- [To do]
When you reach the line with "- routed wire length went up by 12%" in the listing below, transcribe it and each line after it up to and including the line with "- ABC_AREA: 1 -> default", exactly and with nothing else.

- [Data records]
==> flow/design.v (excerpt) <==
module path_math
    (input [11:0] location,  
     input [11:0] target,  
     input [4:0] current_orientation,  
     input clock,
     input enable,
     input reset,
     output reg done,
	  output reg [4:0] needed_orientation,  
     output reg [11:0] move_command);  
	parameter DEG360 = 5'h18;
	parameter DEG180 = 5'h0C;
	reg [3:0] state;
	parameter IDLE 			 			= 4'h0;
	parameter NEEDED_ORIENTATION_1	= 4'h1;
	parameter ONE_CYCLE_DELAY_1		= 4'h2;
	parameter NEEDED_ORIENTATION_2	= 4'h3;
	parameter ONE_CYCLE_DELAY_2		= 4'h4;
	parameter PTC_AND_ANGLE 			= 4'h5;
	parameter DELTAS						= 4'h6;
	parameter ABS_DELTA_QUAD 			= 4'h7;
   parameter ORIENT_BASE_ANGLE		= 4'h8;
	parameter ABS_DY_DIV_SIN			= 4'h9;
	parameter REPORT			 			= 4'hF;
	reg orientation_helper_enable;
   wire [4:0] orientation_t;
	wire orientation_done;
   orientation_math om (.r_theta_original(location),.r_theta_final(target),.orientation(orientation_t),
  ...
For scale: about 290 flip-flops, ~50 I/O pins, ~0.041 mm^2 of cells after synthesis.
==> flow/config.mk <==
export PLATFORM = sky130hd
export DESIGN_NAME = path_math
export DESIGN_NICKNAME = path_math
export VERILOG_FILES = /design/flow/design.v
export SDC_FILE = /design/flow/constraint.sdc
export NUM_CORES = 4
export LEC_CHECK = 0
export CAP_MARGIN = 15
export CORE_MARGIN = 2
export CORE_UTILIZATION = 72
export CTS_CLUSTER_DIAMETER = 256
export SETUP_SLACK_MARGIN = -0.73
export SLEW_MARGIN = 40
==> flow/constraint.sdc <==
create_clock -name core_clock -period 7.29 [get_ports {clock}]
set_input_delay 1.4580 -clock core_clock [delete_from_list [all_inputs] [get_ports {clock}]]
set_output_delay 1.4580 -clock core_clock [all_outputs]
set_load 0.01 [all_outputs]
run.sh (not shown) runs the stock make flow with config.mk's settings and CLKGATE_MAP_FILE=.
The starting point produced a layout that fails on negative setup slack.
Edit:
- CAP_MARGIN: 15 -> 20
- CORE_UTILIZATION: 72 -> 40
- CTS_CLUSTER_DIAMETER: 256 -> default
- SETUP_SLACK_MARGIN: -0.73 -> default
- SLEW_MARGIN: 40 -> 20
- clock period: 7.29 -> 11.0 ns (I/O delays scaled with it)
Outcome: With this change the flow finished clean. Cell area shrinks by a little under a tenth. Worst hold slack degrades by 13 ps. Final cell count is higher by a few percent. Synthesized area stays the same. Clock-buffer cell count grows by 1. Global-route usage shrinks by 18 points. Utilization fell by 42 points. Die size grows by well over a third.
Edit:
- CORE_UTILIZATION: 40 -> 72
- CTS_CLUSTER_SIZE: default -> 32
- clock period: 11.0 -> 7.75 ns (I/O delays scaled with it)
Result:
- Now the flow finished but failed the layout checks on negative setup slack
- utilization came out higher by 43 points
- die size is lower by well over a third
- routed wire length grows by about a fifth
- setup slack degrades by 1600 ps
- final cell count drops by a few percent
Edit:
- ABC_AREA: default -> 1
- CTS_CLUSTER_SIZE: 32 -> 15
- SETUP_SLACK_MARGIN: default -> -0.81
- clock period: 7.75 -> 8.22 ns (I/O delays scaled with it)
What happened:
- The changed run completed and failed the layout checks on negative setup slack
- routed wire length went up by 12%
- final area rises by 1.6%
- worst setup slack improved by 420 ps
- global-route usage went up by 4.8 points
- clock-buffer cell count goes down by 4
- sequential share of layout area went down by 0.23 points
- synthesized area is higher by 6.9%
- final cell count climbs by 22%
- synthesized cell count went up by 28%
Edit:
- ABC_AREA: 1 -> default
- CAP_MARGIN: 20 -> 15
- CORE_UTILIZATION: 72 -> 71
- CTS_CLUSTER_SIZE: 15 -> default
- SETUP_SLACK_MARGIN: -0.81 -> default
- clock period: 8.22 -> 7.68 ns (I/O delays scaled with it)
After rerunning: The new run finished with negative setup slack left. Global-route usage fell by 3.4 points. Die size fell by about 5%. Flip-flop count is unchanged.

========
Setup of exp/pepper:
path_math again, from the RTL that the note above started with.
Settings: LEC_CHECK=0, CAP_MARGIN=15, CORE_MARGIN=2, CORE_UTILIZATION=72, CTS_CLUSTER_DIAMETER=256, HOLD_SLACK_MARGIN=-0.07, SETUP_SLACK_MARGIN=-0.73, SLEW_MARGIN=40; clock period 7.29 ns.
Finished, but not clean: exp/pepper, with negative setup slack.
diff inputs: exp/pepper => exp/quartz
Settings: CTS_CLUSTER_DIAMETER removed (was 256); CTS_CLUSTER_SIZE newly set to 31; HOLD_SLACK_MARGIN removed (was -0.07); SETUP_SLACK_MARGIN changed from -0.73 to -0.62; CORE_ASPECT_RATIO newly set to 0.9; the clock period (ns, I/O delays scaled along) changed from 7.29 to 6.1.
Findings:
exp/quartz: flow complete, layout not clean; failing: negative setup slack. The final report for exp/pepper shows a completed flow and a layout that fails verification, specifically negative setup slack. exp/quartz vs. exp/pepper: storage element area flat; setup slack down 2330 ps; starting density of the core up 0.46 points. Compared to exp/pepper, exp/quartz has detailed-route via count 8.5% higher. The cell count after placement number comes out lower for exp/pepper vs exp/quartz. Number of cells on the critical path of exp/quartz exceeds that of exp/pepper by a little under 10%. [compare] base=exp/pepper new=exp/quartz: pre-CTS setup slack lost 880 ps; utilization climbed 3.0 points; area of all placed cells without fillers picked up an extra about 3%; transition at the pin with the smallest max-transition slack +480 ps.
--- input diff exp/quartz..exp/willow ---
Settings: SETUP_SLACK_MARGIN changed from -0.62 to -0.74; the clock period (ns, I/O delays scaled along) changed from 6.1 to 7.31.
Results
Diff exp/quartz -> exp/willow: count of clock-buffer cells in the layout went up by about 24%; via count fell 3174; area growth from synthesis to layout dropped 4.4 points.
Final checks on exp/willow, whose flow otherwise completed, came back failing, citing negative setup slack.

- [Your solution]
- routed wire length went up by 12%
- final area rises by 1.6%
- worst setup slack improved by 420 ps
- global-route usage went up by 4.8 points
- clock-buffer cell count goes down by 4
- sequential share of layout area went down by 0.23 points
- synthesized area is higher by 6.9%
- final cell count climbs by 22%
- synthesized cell count went up by 28%
Edit:
- ABC_AREA: 1 -> default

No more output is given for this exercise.